Ao defender o fortalecimento das portas pré-processuais, o desembargador ressaltou a importância da ampliação de mecanismos consensuais antes do ajuizamento das ações. “Fortalecer o sistema multiportas significa abrir, antes da judicialização, caminhos rápidos, mais humanos, mais eficientes e verdadeiramente pacificadores”, afirmou.
Ele também destacou a atuação das mesas de negociação implantadas nos Centros Judiciários de Solução de Conflitos e Cidadania (Cejuscs) das comarcas tocantinenses e os resultados alcançados em conflitos envolvendo a saúde suplementar.

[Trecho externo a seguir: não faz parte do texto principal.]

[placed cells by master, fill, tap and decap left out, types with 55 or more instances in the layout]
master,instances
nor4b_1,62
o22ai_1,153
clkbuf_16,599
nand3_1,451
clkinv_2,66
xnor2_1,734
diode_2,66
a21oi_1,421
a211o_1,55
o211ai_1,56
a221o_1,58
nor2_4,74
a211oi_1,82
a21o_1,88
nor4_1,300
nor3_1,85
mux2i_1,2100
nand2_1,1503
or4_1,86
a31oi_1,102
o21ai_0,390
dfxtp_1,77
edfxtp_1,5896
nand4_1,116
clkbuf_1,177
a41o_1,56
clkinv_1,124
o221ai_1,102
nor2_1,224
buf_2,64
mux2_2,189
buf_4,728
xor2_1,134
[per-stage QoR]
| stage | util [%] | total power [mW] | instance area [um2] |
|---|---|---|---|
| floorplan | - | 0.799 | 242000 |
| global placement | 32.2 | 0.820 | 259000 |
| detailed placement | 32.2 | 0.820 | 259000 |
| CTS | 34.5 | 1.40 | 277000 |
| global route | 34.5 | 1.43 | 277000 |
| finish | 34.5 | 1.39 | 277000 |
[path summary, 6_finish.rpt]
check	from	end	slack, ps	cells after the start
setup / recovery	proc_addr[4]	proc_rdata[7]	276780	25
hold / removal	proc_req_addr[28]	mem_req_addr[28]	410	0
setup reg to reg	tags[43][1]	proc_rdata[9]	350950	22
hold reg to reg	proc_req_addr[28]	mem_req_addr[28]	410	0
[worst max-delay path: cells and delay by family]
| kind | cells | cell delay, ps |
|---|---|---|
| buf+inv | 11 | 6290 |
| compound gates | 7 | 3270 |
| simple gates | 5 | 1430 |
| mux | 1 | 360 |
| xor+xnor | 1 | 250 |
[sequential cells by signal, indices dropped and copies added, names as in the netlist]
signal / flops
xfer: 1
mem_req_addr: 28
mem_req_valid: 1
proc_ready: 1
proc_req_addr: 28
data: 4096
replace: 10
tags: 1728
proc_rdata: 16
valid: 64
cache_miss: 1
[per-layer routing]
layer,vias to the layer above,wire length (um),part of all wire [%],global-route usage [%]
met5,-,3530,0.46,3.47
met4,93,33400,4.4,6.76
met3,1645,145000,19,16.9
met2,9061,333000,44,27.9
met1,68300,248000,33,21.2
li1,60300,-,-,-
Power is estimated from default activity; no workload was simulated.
==> flow/design.v <==
module voltage_gen #(
    parameter ADC_WIDTH = 12
)(
    input clk, n_rst,
    input inc_tv, dec_tv,
    output reg [ADC_WIDTH-1:0] target_v
);
always @ (posedge clk, negedge n_rst) begin
    if (n_rst == 0) begin
        target_v <= 12'd2048;
    end else if (inc_tv == 1) begin
        target_v <= target_v + 12'd64;
    end else if (dec_tv == 1) begin
        target_v <= target_v - 12'd64;
    end
end
endmodule
==> flow/run.sh <==
#!/bin/bash
# OpenROAD 26Q1-2900-gdf79404cd8, Yosys 0.63+post, stock flow scripts
make -C /OpenROAD-flow-scripts/flow DESIGN_CONFIG=/design/flow/config.mk WORK_HOME=/design/flow/orfs finish
==> flow/config.mk <==
export PLATFORM = sky130hd
export DESIGN_NAME = voltage_gen
export DESIGN_NICKNAME = voltage_gen
export VERILOG_FILES = /design/flow/design.v
export SDC_FILE = /design/flow/constraint.sdc
export NUM_CORES = 4
export LEC_CHECK = 1
export CORE_AREA = 10 10 70 70
export DIE_AREA = 0 0 80 80
==> flow/constraint.sdc <==
current_design voltage_gen

set clk_period 3.3
set clk_io_pct 0.2

create_clock -name clk0 -period $clk_period [get_ports {clk}]

set non_clock_inputs [all_inputs -no_clocks]
set_input_delay [expr $clk_period * $clk_io_pct] -clock clk0 $non_clock_inputs
set_output_delay [expr $clk_period * $clk_io_pct] -clock clk0 [all_outputs]
==> job_summary.md <==
### Yosys + OpenROAD results

| Metric | Value |
|---|---|
| Setup violators final | 0 |
| R2R Setup Slk | approximately 1.7 ns |
| Hold Vio Cnt, Final | 0 |
| Reg clk slew, reported paths | 0.04 ns |
| Yosys reg bits | 6 |
| Setup crit end kind | flip-flop |
| I/O Pins | 16 |
| Biggest regs | target_v (6) |
| Number of max-cap violations | 0 |
| Crit path capture | target_v[10] |
| Yosys stat cell total | 42 |
| Port Buf Inserts | 9 |
| RSZ-0062 raised after global routing | false |
| Fin crit period | approximately 2.3 ns |
| PD cells | between 800 and 900 nW/um^2 |
| CTS Sinks | 6 |
| Area grow syn2layout | 33.3% |
| Seq share, synth | 0.342 |
| Initial antenna violation count | 0 |
| GRT Util Overall | 0.0272 |
| Syn avg cell area | between 10 and 15 sq um |
| Dominant cell type by area after synthesis | dfrtp_1 |
| R2R depth | 5 |
| Yosys aoi share | 0.181 |
| Die Span Y | 80 um |
| Synth warn | 1 |
| Critical Path Source | inc_tv |
| Final setup margin | just over 1 ns |
| Outcome | completed |
| Fmax | 439 MHz |
| M1 WL | 404 um |
| Setup tns final | 0 ns |
| Post-CTS Setup Bufs | 0 |
| Post-Route WL | 897 um |
| Vias per inst | 3.12 |
| Vias in the first global route | about 320 |
| Top-area cell share | 0.282 |
| Placer congestion estimate | ~0.75 |
| Met3 routed WL | 95 um |
| Crit path max fanout | 5 |
| Kind of critical path | input pin to flip-flop |
| Layout cell share with drive strength beyond 1 | 0.185 |
| CP required | 3.41 ns |
| Area post-placement | 564 sq um |
| Post-Syn Instances | 42 |
| Htree depth | 1 |
| Crit share post-route | 0.690 |
| Starting Density | 0.130 |
| Post-cts gate resize count | 0 |
| Critical path arrival | 2.39 ns |
| Antenna Violating Nets Remaining | 0 |
| Die Area | ~6400 sq um |
| Worst slack at placement | between 0.7 and 0.8 ns |
| Via count | 312 |
| Tool Warnings | 25 |
| Post-Synthesis Cell Area | roughly 440 sq um |
| Post-layout util | 0.173 |
| Max layer used | met4 |
| Skew final | 0.00651 ns |
| Finished Cell Area | about 600 sq um |
| Starting DRC count in detailed routing | 3 |
| Largest net degree at the start of global routing | 9 |
| First drt pass iteration count | 3 |
| YS chip area | 443 sq um |
| CTS Hold Buffers Added | 0 |
| Top cells, area | dfrtp_1, ha_1, buf_4 |
| Core area | between 3000 and 4000 sq um |
| XOR/XNOR Fraction of Synth Area | 0.0989 |
| First-pass GRT wire length | 1.41 mm |
| Comb area leader | AND-OR/OR-AND gates |
| Synth Area in Adders | 0.158 |
| Horiz. Die Dim | roughly 80 um |
| FF-to-FF Start | target_v[6] |
| Slew Limit Fails | 0 |
| Post-synth mux share | 0.0480 |
| Total gr overflow | 0 |
| Latency at later pin | 0.25 ns |
| CTS tree | built |
| Max FFs per register | 6 |
| Simple-Gate Area Share | 0.0537 |
| CTS root buf | clkbuf_4 |
| Clock Path Buffers | 2 |
| Peak supply drop | 0.000229 V |
| Std cell rows | 21 |
| LEAKAGE | 0.244 nW |
| WL/cell | 8.97 um |
| Residual DRC | 0 |
| Num CTS Buffers | 3 |
| Worst setup SP type | input pin |
| Met2 wire length | 373 um |
| Most flops, register | target_v |
| Worst R2R End | target_v[10] |
| Number of diodes | 0 |
| Hold Path Class | flip-flop to flip-flop |
| Cell Type Count | 22 |
## report_power, final
group          leakage, nW  switching (mW)  total (mW)  internal, mW
registers           0.0696          0.0399       0.159         0.119
clock network       0.0150          0.0270      0.0728        0.0458
logic                0.159           0.109       0.283         0.174
## synth_stat cells
cell type  count
o21ai_0        2
mux2_2         1
nor2_2         1
mux2i_1        1
o21ai_1        1
nor2b_1        1
a21o_1         1
ha_1           4
xnor2_1        3
o211ai_2       1
dfrtp_1        5
buf_4          6
nand2_1        3
a21o_2         1
a211oi_2       1
fa_1           1
dfstp_2        1
inv_1          1
conb_1         1
a21oi_1        3
o21ai_2        1
xor2_1         2
## cell families (layout without fill, tap and decap cells)
kind of cell               count (synthesis)  count (layout)
AOI/OAI and AO/OA                         11              11
xor gates and xnor gates                   5               5
adders and majority gates                  5               5
buffers and inverters                      7              14
DFF                                        6               6
muxes                                      2               2
other                                      1               6
and+or+nand+nor                            5               5
## how the worst min path moves through the flow
stage | slack [ns] | end | cells after the start | start
final | 0.49 | target_v[11] | 1 | target_v[11]
after global routing | 0.51 | target_v[11] | 1 | target_v[11]
after CTS | 0.50 | target_v[11] | 1 | target_v[11]
## area by class of cell
class	count	area (sq um)
multi-input combinational	34	262
clock buffer	4	26.3
timing repair buffer	9	90.1
tap	46	57.6
fill	380	2830
sequential	6	151
inverter	1	3.75
## worst max-delay path: stages
cell	delay [ns]
clkdlybuf4s50_1	0.53
inv_1	0.14
fa_1	0.47
a21o_1	0.17
a21oi_1	0.17
xor2_1	0.16
o21ai_1	0.07
## routing by layer
metal	track usage	up-vias
met5	0	-
met4	0.00528	0
met3	0.0193	2
met2	0.0377	13
met1	0.0337	141
li1	-	156
## layout by cell type, fill, tap and decap left out, drive strengths merged, types with 2 or more instances in the layout
cell type / count
nand2: 3
conb: 6
xor2: 2
o21ai: 4
a21o: 2
clkbuf: 4
ha: 4
dfrtp: 5
clkdlybuf4s50: 9
xnor2: 3
a21oi: 3
## per-stage QoR
| step | instances | hold WS (ns) | power (mW) |
|---|---|---|---|
| finish | 100 | 0.489 | 0.515 |
| global route | 100 | 0.512 | 0.568 |
| CTS | 100 | 0.496 | 0.527 |
| detailed placement | 96 | 0.487 | 0.448 |
| global placement | 96 | 0.477 | 0.442 |
| floorplan | 47 | 0.364 | 0.335 |
Power figures rest on the tool's default switching activity, not on a simulated workload.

Como exemplo, citou casos envolvendo uma empresas de planos de saúde e de fornecimento de água, nos quais aproximadamente 85% das demandas têm sido solucionadas por meio da conciliação, evitando o ajuizamento de ações idênticas e contribuindo para a redução da litigiosidade. Segundo o corregedor, experiências consensuais demonstram que o direito de agir não deve ser associado automaticamente à judicialização, especialmente diante do crescimento de demandas repetitivas em áreas sensíveis, como a saúde.
A audiência pública busca subsidiar o julgamento do Tema Repetitivo 1.396 pela Corte Especial do STJ, que deverá definir entendimento sobre a necessidade ou não de tentativa prévia de resolução extrajudicial antes do ingresso de ações judiciais consumeristas.